### config.mk
export PLATFORM = sky130hd
export DESIGN_NAME = sdram_bank_tracker
export DESIGN_NICKNAME = d
export VERILOG_FILES = /design/src/rtl/sdram_trk_pkg.sv /design/src/rtl/sdram_trk_decode.sv /design/src/rtl/sdram_trk_bank.sv /design/src/rtl/sdram_bank_tracker.sv
export SDC_FILE = /design/constraint.sdc
export NUM_CORES = 1
export LEC_CHECK = 0
export BUFFER_PORTS_ARGS = -buffer_cell sky130_fd_sc_hd__buf_2
export CORE_MARGIN = 1
export CORE_UTILIZATION = 31
export DETAILED_ROUTE_END_ITERATION = 10
export PLACE_DENSITY = 0.49
export SYNTH_ARGS = -nofsm -noshare
export SYNTH_HDL_FRONTEND = slang
export SYNTH_SLANG_ARGS = --single-unit
### constraint.sdc
create_clock -name clk -period 6 [get_ports clk]
set_input_delay 1.2 -clock clk [delete_from_list [all_inputs] [get_ports clk]]
set_output_delay 1.2 -clock clk [all_outputs]
set_load 0.005 [all_outputs]
### src/rtl/sdram_trk_pkg.sv
package sdram_trk_pkg;

  typedef enum logic [2:0] {
    CMD_NOP = 3'd0,
    CMD_ACT = 3'd1,
    CMD_RD  = 3'd2,
    CMD_WR  = 3'd3,
    CMD_PRE = 3'd4
  } cmd_e;

  typedef enum logic [1:0] {
    BK_IDLE,
    BK_OPEN,
    BK_AUTOCLOSE,
    BK_CLOSING
  } bank_st_e;

endpackage

### src/rtl/sdram_trk_decode.sv
module sdram_trk_decode
  import sdram_trk_pkg::*;
#(
  parameter int NUM_BANKS = 4,
  localparam int BA_W = $clog2(NUM_BANKS)
) (
  input  logic [2:0]           cmd_i,
  input  logic [BA_W-1:0]      bank_i,
  input  logic                 a10_i,
  output logic [NUM_BANKS-1:0] sel_o,
  output logic [NUM_BANKS-1:0] close_hit_o,
  output logic                 is_act_o,
  output logic                 is_rd_o,
  output logic                 is_wr_o
);

  cmd_e cmd;
  assign cmd      = cmd_e'(cmd_i);
  assign is_act_o = (cmd == CMD_ACT);
  assign is_rd_o  = (cmd == CMD_RD);
  assign is_wr_o  = (cmd == CMD_WR);

  for (genvar g = 0; g < NUM_BANKS; g++) begin : g_hit
    assign sel_o[g]       = (bank_i == BA_W'(g));
    assign close_hit_o[g] = (cmd == CMD_PRE) && (a10_i || (bank_i == BA_W'(g)));
  end

endmodule

### src/rtl/sdram_trk_bank.sv
module sdram_trk_bank
  import sdram_trk_pkg::*;
#(
  parameter int TRP  = 3,
  parameter int TRAS = 6,
  parameter int TWR  = 2,
  parameter int BL   = 4,
  localparam int MAXV = (TRAS > TRP ? (TRAS > BL + TWR ? TRAS : BL + TWR)
                                    : (TRP > BL + TWR ? TRP : BL + TWR)),
  localparam int CW = $clog2(MAXV + 1)
) (
  input  logic clk,
  input  logic rst,
  input  logic sel_i,
  input  logic close_hit_i,
  input  logic is_act_i,
  input  logic is_rd_i,
  input  logic is_wr_i,
  input  logic a10_i,
  input  logic page_mode_i,
  input  logic single_wr_i,
  input  logic cmd_ok_i,
  input  logic other_rw_i,
  output logic illegal_o,
  output logic act_ok_o,
  output logic rw_ok_o,
  output logic pre_start_o
);

  bank_st_e st_q, st_n;
  logic [CW-1:0] ras_q, ras_n, rp_q, rp_n, wait_q, wait_n, blft_q, blft_n;
  logic wr_q, wr_n;
  logic start, intr, want_act, want_rw;
  logic act_ok_q, rw_ok_q, pre_q;

  assign want_act = is_act_i && sel_i;
  assign want_rw  = (is_rd_i || is_wr_i) && sel_i;
  assign intr     = other_rw_i && (blft_q != '0);

  always_comb begin
    illegal_o = 1'b0;
    if (want_act && !(st_q == BK_IDLE || (st_q == BK_CLOSING && rp_q == '0)))
      illegal_o = 1'b1;
    if (want_rw && st_q != BK_OPEN)
      illegal_o = 1'b1;
    if (close_hit_i && ((st_q == BK_OPEN && ras_q != '0) || st_q == BK_AUTOCLOSE))
      illegal_o = 1'b1;
  end

  always_comb begin
    st_n   = st_q;
    wr_n   = wr_q;
    start  = 1'b0;
    ras_n  = (ras_q  != '0) ? ras_q  - 1'b1 : ras_q;
    rp_n   = (rp_q   != '0) ? rp_q   - 1'b1 : rp_q;
    wait_n = (wait_q != '0) ? wait_q - 1'b1 : wait_q;
    blft_n = (blft_q != '0) ? blft_q - 1'b1 : blft_q;
    unique case (st_q)
      BK_IDLE: begin
        if (want_act && cmd_ok_i) begin
          st_n  = BK_OPEN;
          ras_n = CW'(TRAS - 1);
        end
      end
      BK_OPEN: begin
        if (close_hit_i && cmd_ok_i) begin
          start = 1'b1;
        end else if (want_rw && cmd_ok_i && a10_i && !page_mode_i) begin
          st_n = BK_AUTOCLOSE;
          wr_n = is_wr_i;
          if (is_wr_i && single_wr_i) begin
            wait_n = CW'(TWR - 1);
            blft_n = '0;
          end else if (is_wr_i) begin
            wait_n = CW'(BL + TWR - 2);
            blft_n = CW'(BL - 1);
          end else begin
            wait_n = CW'(BL - 1);
            blft_n = CW'(BL - 1);
          end
        end
      end
      BK_AUTOCLOSE: begin
        if (ras_q == '0 && (wait_q == '0 || (intr && (!wr_q || TWR == 1)))) begin
          start = 1'b1;
        end else if (intr) begin
          wait_n = (wr_q && TWR >= 2) ? CW'(TWR - 2) : '0;
          blft_n = '0;
        end
      end
      BK_CLOSING: begin
        if (rp_q == '0) begin
          if (want_act && cmd_ok_i) begin
            st_n  = BK_OPEN;
            ras_n = CW'(TRAS - 1);
          end else begin
            st_n = BK_IDLE;
          end
        end
      end
      default: st_n = BK_IDLE;
    endcase
    if (start) begin
      st_n = BK_CLOSING;
      rp_n = CW'(TRP - 1);
    end
  end

  always_ff @(posedge clk) begin
    if (rst) begin
      st_q     <= BK_IDLE;
      ras_q    <= '0;
      rp_q     <= '0;
      wait_q   <= '0;
      blft_q   <= '0;
      wr_q     <= 1'b0;
      act_ok_q <= 1'b1;
      rw_ok_q  <= 1'b0;
      pre_q    <= 1'b0;
    end else begin
      st_q     <= st_n;
      ras_q    <= ras_n;
      rp_q     <= rp_n;
      wait_q   <= wait_n;
      blft_q   <= blft_n;
      wr_q     <= wr_n;
      act_ok_q <= (st_n == BK_IDLE) || (st_n == BK_CLOSING && rp_n == '0);
      rw_ok_q  <= (st_n == BK_OPEN);
      pre_q    <= start;
    end
  end

  assign act_ok_o    = act_ok_q;
  assign rw_ok_o     = rw_ok_q;
  assign pre_start_o = pre_q;

  // Independent age counter since the last accepted activate, for the lock-out check.
  logic [CW-1:0] age_q;
  always_ff @(posedge clk) begin
    if (rst) begin
      age_q <= '0;
    end else if (want_act && cmd_ok_i && !illegal_o) begin
      age_q <= CW'(1);
    end else if (age_q < CW'(TRAS)) begin
      age_q <= age_q + 1'b1;
    end
  end

  always_ff @(posedge clk) begin
    if (!rst && start) begin
      assert_ras_lockout_R4: assert (age_q >= CW'(TRAS))
        else $error("close started inside the row-open window");
    end
  end

  assert_pulse_single_R12: assert property (@(posedge clk) disable iff (rst)
    pre_q |=> !pre_q);

  assert_closing_blocks_R5: assert property (@(posedge clk) disable iff (rst)
    pre_q |-> (!rw_ok_q && (act_ok_q == (TRP == 1))));

endmodule
==> src/rtl/tlbm_ctrl.sv <==
module tlbm_ctrl
    import tlbm_pkg::*;
#(
    parameter int unsigned VPPN_W   = 35,
    parameter int unsigned LO_W     = 32,
    parameter int unsigned ASID_W   = 10,
    parameter int unsigned FIX_WAYS = 8,
    parameter int unsigned FIX_SETS = 256,
    parameter int unsigned VAR_N    = 64,
    parameter int unsigned IDX_W    = $clog2(FIX_WAYS * FIX_SETS + VAR_N)
) (
    input  logic              clk,
    input  logic              rst,
    input  logic              op_valid,
    input  logic [1:0]        op_kind,
    input  logic              refill_mode,
    input  logic [ASID_W-1:0] asid,
    input  logic [63:0]       ps_mask,
    input  logic [5:0]        fix_ps,
    input  logic [IDX_W-1:0]  nrm_index,
    input  logic              nrm_ne,
    input  logic [5:0]        nrm_ps,
    input  logic [VPPN_W-1:0] nrm_vppn,
    input  logic [LO_W-1:0]   nrm_lo0,
    input  logic [LO_W-1:0]   nrm_lo1,
    input  logic [5:0]        rfl_ps,
    input  logic [VPPN_W-1:0] rfl_vppn,
    input  logic [LO_W-1:0]   rfl_lo0,
    input  logic [LO_W-1:0]   rfl_lo1,
    output logic [IDX_W-1:0]  arr_rd_idx,
    input  logic              arr_rd_e,
    input  logic [VPPN_W-1:0] arr_rd_vppn,
    input  logic [5:0]        arr_rd_ps,
    input  logic [LO_W-1:0]   arr_rd_lo0,
    input  logic [LO_W-1:0]   arr_rd_lo1,
    output logic              arr_we,
    output logic              arr_ps_we,
    output logic              arr_clr,
    output logic [IDX_W-1:0]  arr_idx,
    output logic [VPPN_W-1:0] arr_vppn,
    output logic [ASID_W-1:0] arr_asid,
    output logic [5:0]        arr_ps,
    output logic [LO_W-1:0]   arr_lo0,
    output logic [LO_W-1:0]   arr_lo1,
    output logic              rd_done,
    output logic              rd_ne,
    output logic [5:0]        rd_ps,
    output logic [VPPN_W-1:0] rd_vppn,
    output logic [LO_W-1:0]   rd_lo0,
    output logic [LO_W-1:0]   rd_lo1,
    output logic              rd_asid_zero
);

    localparam int unsigned FIX_TOTAL = FIX_WAYS * FIX_SETS;
    localparam int unsigned TOTAL     = FIX_TOTAL + VAR_N;
    localparam logic [IDX_W-1:0] VAR_BASE = IDX_W'(FIX_TOTAL);
    localparam logic [IDX_W-1:0] IDX_END  = IDX_W'(TOTAL);

    op_e               op;
    logic [PS_W-1:0]   sel_ps;
    logic [VPPN_W-1:0] sel_vppn;
    logic [LO_W-1:0]   sel_lo0;
    logic [LO_W-1:0]   sel_lo1;
    logic [RND_W-1:0]  rnd;
    logic              fill_to_fix;
    logic [IDX_W-1:0]  fill_idx;
    logic              sel_legal;
    logic              fix_legal;
    logic              idx_in_var;

    assign op         = op_e'(op_kind);
    assign arr_rd_idx = nrm_index;
    assign sel_legal  = ps_ok(sel_ps, ps_mask);
    assign fix_legal  = ps_ok(fix_ps, ps_mask);
    assign idx_in_var = (nrm_index >= VAR_BASE);

    tlbm_stage_mux #(.VPPN_W(VPPN_W), .LO_W(LO_W)) i_mux (
        .refill_mode (refill_mode),
        .nrm_ps      (nrm_ps),
        .nrm_vppn    (nrm_vppn),
        .nrm_lo0     (nrm_lo0),
        .nrm_lo1     (nrm_lo1),
        .rfl_ps      (rfl_ps),
        .rfl_vppn    (rfl_vppn),
        .rfl_lo0     (rfl_lo0),
        .rfl_lo1     (rfl_lo1),
        .sel_ps      (sel_ps),
        .sel_vppn    (sel_vppn),
        .sel_lo0     (sel_lo0),
        .sel_lo1     (sel_lo1)
    );

    tlbm_lfsr #(.W(RND_W)) i_lfsr (
        .clk (clk),
        .rst (rst),
        .rnd (rnd)
    );

    tlbm_fill_place #(
        .VPPN_W   (VPPN_W),
        .FIX_WAYS (FIX_WAYS),
        .FIX_SETS (FIX_SETS),
        .VAR_N    (VAR_N),
        .IDX_W    (IDX_W)
    ) i_place (
        .vppn   (sel_vppn),
        .ps     (sel_ps),
        .fix_ps (fix_ps),
        .rnd    (rnd),
        .to_fix (fill_to_fix),
        .idx    (fill_idx)
    );

    always_ff @(posedge clk) begin
        if (rst) begin
            arr_we       <= 1'b0;
            arr_ps_we    <= 1'b0;
            arr_clr      <= 1'b0;
            arr_idx      <= '0;
            arr_vppn     <= '0;
            arr_asid     <= '0;
            arr_ps       <= '0;
            arr_lo0      <= '0;
            arr_lo1      <= '0;
            rd_done      <= 1'b0;
            rd_ne        <= 1'b0;
            rd_ps        <= '0;
            rd_vppn      <= '0;
            rd_lo0       <= '0;
            rd_lo1       <= '0;
            rd_asid_zero <= 1'b0;
        end else begin
            arr_we    <= 1'b0;
            arr_ps_we <= 1'b0;
            arr_clr   <= 1'b0;
            rd_done   <= 1'b0;
            if (op_valid) begin
                unique case (op)
                    OP_WRITE: begin
                        arr_idx <= nrm_index;
                        if (nrm_ne) begin
                            arr_clr <= 1'b1;
                        end else if (sel_legal) begin
                            arr_we    <= 1'b1;
                            arr_ps_we <= idx_in_var;
                            arr_vppn  <= sel_vppn;
                            arr_asid  <= asid;
                            arr_ps    <= sel_ps;
                            arr_lo0   <= sel_lo0;
                            arr_lo1   <= sel_lo1;
                        end
                    end
                    OP_FILL: begin
                        if (sel_legal && fix_legal) begin
                            arr_we    <= 1'b1;
                            arr_ps_we <= !fill_to_fix;
                            arr_idx   <= fill_idx;
                            arr_vppn  <= sel_vppn;
                            arr_asid  <= asid;
                            arr_ps    <= sel_ps;
                            arr_lo0   <= sel_lo0;
                            arr_lo1   <= sel_lo1;
                        end
                    end
                    OP_READ: begin
                        rd_done <= 1'b1;
                        if (!arr_rd_e) begin
                            rd_ne        <= 1'b1;
                            rd_asid_zero <= 1'b1;
                            rd_ps        <= '0;
                            rd_vppn      <= '0;
                            rd_lo0       <= '0;
                            rd_lo1       <= '0;
                        end else begin
                            rd_ne        <= 1'b0;
                            rd_asid_zero <= 1'b0;
                            rd_ps        <= idx_in_var ? arr_rd_ps : fix_ps;
                            rd_vppn      <= arr_rd_vppn;
                            rd_lo0       <= arr_rd_lo0;
                            rd_lo1       <= arr_rd_lo1;
                        end
                    end
                    default: ;
                endcase
            end
        end
    end

    assert_clr_source_R5: assert property (@(posedge clk) disable iff (rst)
        arr_clr |-> $past(op_valid && op_kind == 2'b01 && nrm_ne));

    assert_bad_ps_abort_R3: assert property (@(posedge clk) disable iff (rst)
        (op_valid && ((op_kind == 2'b01 && !nrm_ne) || op_kind == 2'b10)
         && !ps_mask[sel_ps]) |=> (!arr_we && !arr_clr));

    assert_fix_abort_R7: assert property (@(posedge clk) disable iff (rst)
        (op_valid && op_kind == 2'b10 && !ps_mask[fix_ps]) |=> !arr_we);

    assert_fix_slot_R6: assert property (@(posedge clk) disable iff (rst)
        (op_valid && op_kind == 2'b10 && sel_ps == fix_ps)
        |=> (!arr_we || (arr_idx < VAR_BASE && !arr_ps_we)));

    assert_var_slot_R8: assert property (@(posedge clk) disable iff (rst)
        (op_valid && op_kind == 2'b10 && sel_ps != fix_ps)
        |=> (!arr_we || (arr_idx >= VAR_BASE && arr_idx < IDX_END && arr_ps_we)));

    assert_read_ne_R9: assert property (@(posedge clk) disable iff (rst)
        (op_valid && op_kind == 2'b11) |=> (rd_done && rd_ne == !$past(arr_rd_e)));

    assert_we_pulse_R11: assert property (@(posedge clk) disable iff (rst)
        (arr_we || arr_clr || rd_done) |-> $past(op_valid));

endmodule
### src/rtl/i2c_byte_flag_bitcnt.sv
module i2c_byte_flag_bitcnt
  import i2c_byte_flag_pkg::*;
#(
  parameter int DATA_BITS = 8
) (
  input  logic    clk,
  input  logic    rst_n,
  input  logic    restart,
  input  logic    start_det,
  input  logic    step,
  input  logic    ack_clk_en,
  output bitpos_t pos,
  output logic    first_byte
);
  localparam int CW = $clog2(DATA_BITS + 1);

  logic [CW-1:0] cnt_q;
  logic          at_data, at_ack;

  assign at_data       = (cnt_q == CW'(DATA_BITS - 1));
  assign at_ack        = (cnt_q == CW'(DATA_BITS));
  assign pos.last_data = step & at_data;
  assign pos.wrap      = ack_clk_en ? (step & at_ack) : (step & at_data);

  always_ff @(posedge clk or negedge rst_n) begin
    if (!rst_n) begin
      cnt_q      <= '0;
      first_byte <= 1'b0;
    end else if (restart) begin
      cnt_q      <= '0;
      first_byte <= 1'b0;
    end else if (start_det) begin
      cnt_q      <= '0;
      first_byte <= 1'b1;
    end else if (step) begin
      if (pos.wrap) begin
        cnt_q      <= '0;
        first_byte <= 1'b0;
      end else begin
        cnt_q <= cnt_q + 1'b1;
      end
    end
  end
endmodule

### src/rtl/i2c_byte_flag_cause.sv
module i2c_byte_flag_cause
  import i2c_byte_flag_pkg::*;
(
  input  bitpos_t pos,
  input  logic    first_byte,
  input  logic    wait_pend,
  input  logic    enable,
  input  logic    soft_rst,
  input  logic    ack_clk_en,
  input  logic    wait_en,
  input  logic    rx_mode,
  input  logic    slave_mode,
  input  logic    free_fmt,
  input  logic    addr_match,
  input  logic    gcall_match,
  input  logic    arb_lost,
  input  logic    wr_data,
  input  logic    wr_ctrl2,
  output logic    set_req,
  output logic    clr_req,
  output logic    arm_wait,
  output logic    drop_wait
);
  logic addr_gate, byte_ok, split, ctrl2_ok;

  always_comb begin
    // Address byte in addressed slave receive needs a match to count.
    addr_gate = slave_mode & rx_mode & first_byte & ~free_fmt;
    byte_ok   = ~addr_gate | addr_match | gcall_match;
    split     = ack_clk_en & wait_en & rx_mode;
    ctrl2_ok  = wr_ctrl2 & wait_en & wait_pend;

    set_req   = wr_data | ~enable | soft_rst | ctrl2_ok;
    clr_req   = (byte_ok & (pos.wrap | (split & pos.last_data)))
              | (arb_lost & ~rx_mode);
    arm_wait  = split & pos.last_data & byte_ok;
    drop_wait = ctrl2_ok | pos.wrap | ~enable | soft_rst;
  end
endmodule

### src/rtl/i2c_byte_flag.sv
module i2c_byte_flag
  import i2c_byte_flag_pkg::*;
#(
  parameter int DATA_BITS = 8
) (
  input  logic clk,
  input  logic rst_n,
  input  logic enable,
  input  logic soft_rst,
  input  logic bit_clk,
  input  logic ack_clk_en,
  input  logic wait_en,
  input  logic rx_mode,
  input  logic slave_mode,
  input  logic free_fmt,
  input  logic start_det,
  input  logic addr_match,
  input  logic gcall_match,
  input  logic arb_lost,
  input  logic wr_data,
  input  logic wr_ctrl2,
  output logic flag,
  output logic irq,
  output logic scl_hold
);
  bitpos_t pos;
  logic    first_byte, wait_pend_q, flag_q, flag_d, irq_q;
  logic    set_req, clr_req, arm_wait, drop_wait, step, restart;

  // Strobes only count while the bus is running (flag high).
  assign step    = bit_clk & flag_q & enable;
  assign restart = ~enable | soft_rst | (arb_lost & ~rx_mode);

  i2c_byte_flag_bitcnt #(.DATA_BITS(DATA_BITS)) u_cnt (
    .clk(clk), .rst_n(rst_n), .restart(restart), .start_det(start_det),
    .step(step), .ack_clk_en(ack_clk_en), .pos(pos), .first_byte(first_byte)
  );

  i2c_byte_flag_cause u_cause (
    .pos(pos), .first_byte(first_byte), .wait_pend(wait_pend_q),
    .enable(enable), .soft_rst(soft_rst), .ack_clk_en(ack_clk_en),
    .wait_en(wait_en), .rx_mode(rx_mode), .slave_mode(slave_mode),
    .free_fmt(free_fmt), .addr_match(addr_match), .gcall_match(gcall_match),
    .arb_lost(arb_lost), .wr_data(wr_data), .wr_ctrl2(wr_ctrl2),
    .set_req(set_req), .clr_req(clr_req), .arm_wait(arm_wait),
    .drop_wait(drop_wait)
  );

  always_comb begin
    if (set_req)      flag_d = 1'b1;
    else if (clr_req) flag_d = 1'b0;
    else              flag_d = flag_q;
  end

  always_ff @(posedge clk or negedge rst_n) begin
    if (!rst_n) begin
      flag_q      <= 1'b1;
      irq_q       <= 1'b0;
      wait_pend_q <= 1'b0;
    end else begin
      flag_q <= flag_d;
      irq_q  <= flag_q & ~flag_d;
      if (drop_wait)     wait_pend_q <= 1'b0;
      else if (arm_wait) wait_pend_q <= 1'b1;
    end
  end

  assign flag     = flag_q;
  assign irq      = irq_q;
  assign scl_hold = ~flag_q;
endmodule

### config.mk
export PLATFORM = sky130hd
export DESIGN_NAME = i2c_byte_flag
export DESIGN_NICKNAME = d
export VERILOG_FILES = /design/src/rtl/i2c_byte_flag_pkg.sv /design/src/rtl/i2c_byte_flag_bitcnt.sv /design/src/rtl/i2c_byte_flag_cause.sv /design/src/rtl/i2c_byte_flag.sv
export SDC_FILE = /design/constraint.sdc
export NUM_CORES = 1
export LEC_CHECK = 0
export BUFFER_PORTS_ARGS = -buffer_cell sky130_fd_sc_hd__buf_2
export CELL_PAD_IN_SITES_DETAIL_PLACEMENT = 1
export CELL_PAD_IN_SITES_GLOBAL_PLACEMENT = 1
export CORE_MARGIN = 4
export CORE_UTILIZATION = 36
export DETAILED_ROUTE_END_ITERATION = 8
export PLACE_DENSITY = 0.89
export SETUP_SLACK_MARGIN = 0.05
export SYNTH_ARGS = -nofsm -noshare
export SYNTH_HDL_FRONTEND = slang
export SYNTH_HIERARCHICAL = 1
export SYNTH_SLANG_ARGS = --single-unit
### constraint.sdc
create_clock -name clk -period 2.7 [get_ports clk]
set_input_delay 0.27 -clock clk [delete_from_list [all_inputs] [get_ports clk]]
set_output_delay 0.27 -clock clk [all_outputs]
set_load 0.01 [all_outputs]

----------------

Taking the records from the top, repeat each line exactly until you have repeated the line that contains "assign is_act_o = (cmd == CMD_ACT);".

* WRITTEN REPLY:
### config.mk
export PLATFORM = sky130hd
export DESIGN_NAME = sdram_bank_tracker
export DESIGN_NICKNAME = d
export VERILOG_FILES = /design/src/rtl/sdram_trk_pkg.sv /design/src/rtl/sdram_trk_decode.sv /design/src/rtl/sdram_trk_bank.sv /design/src/rtl/sdram_bank_tracker.sv
export SDC_FILE = /design/constraint.sdc
export NUM_CORES = 1
export LEC_CHECK = 0
export BUFFER_PORTS_ARGS = -buffer_cell sky130_fd_sc_hd__buf_2
export CORE_MARGIN = 1
export CORE_UTILIZATION = 31
export DETAILED_ROUTE_END_ITERATION = 10
export PLACE_DENSITY = 0.49
export SYNTH_ARGS = -nofsm -noshare
export SYNTH_HDL_FRONTEND = slang
export SYNTH_SLANG_ARGS = --single-unit
### constraint.sdc
create_clock -name clk -period 6 [get_ports clk]
set_input_delay 1.2 -clock clk [delete_from_list [all_inputs] [get_ports clk]]
set_output_delay 1.2 -clock clk [all_outputs]
set_load 0.005 [all_outputs]
### src/rtl/sdram_trk_pkg.sv
package sdram_trk_pkg;

  typedef enum logic [2:0] {
    CMD_NOP = 3'd0,
    CMD_ACT = 3'd1,
    CMD_RD  = 3'd2,
    CMD_WR  = 3'd3,
    CMD_PRE = 3'd4
  } cmd_e;

  typedef enum logic [1:0] {
    BK_IDLE,
    BK_OPEN,
    BK_AUTOCLOSE,
    BK_CLOSING
  } bank_st_e;

endpackage

### src/rtl/sdram_trk_decode.sv
module sdram_trk_decode
  import sdram_trk_pkg::*;
#(
  parameter int NUM_BANKS = 4,
  localparam int BA_W = $clog2(NUM_BANKS)
) (
  input  logic [2:0]           cmd_i,
  input  logic [BA_W-1:0]      bank_i,
  input  logic                 a10_i,
  output logic [NUM_BANKS-1:0] sel_o,
  output logic [NUM_BANKS-1:0] close_hit_o,
  output logic                 is_act_o,
  output logic                 is_rd_o,
  output logic                 is_wr_o
);

  cmd_e cmd;
  assign cmd      = cmd_e'(cmd_i);
  assign is_act_o = (cmd == CMD_ACT);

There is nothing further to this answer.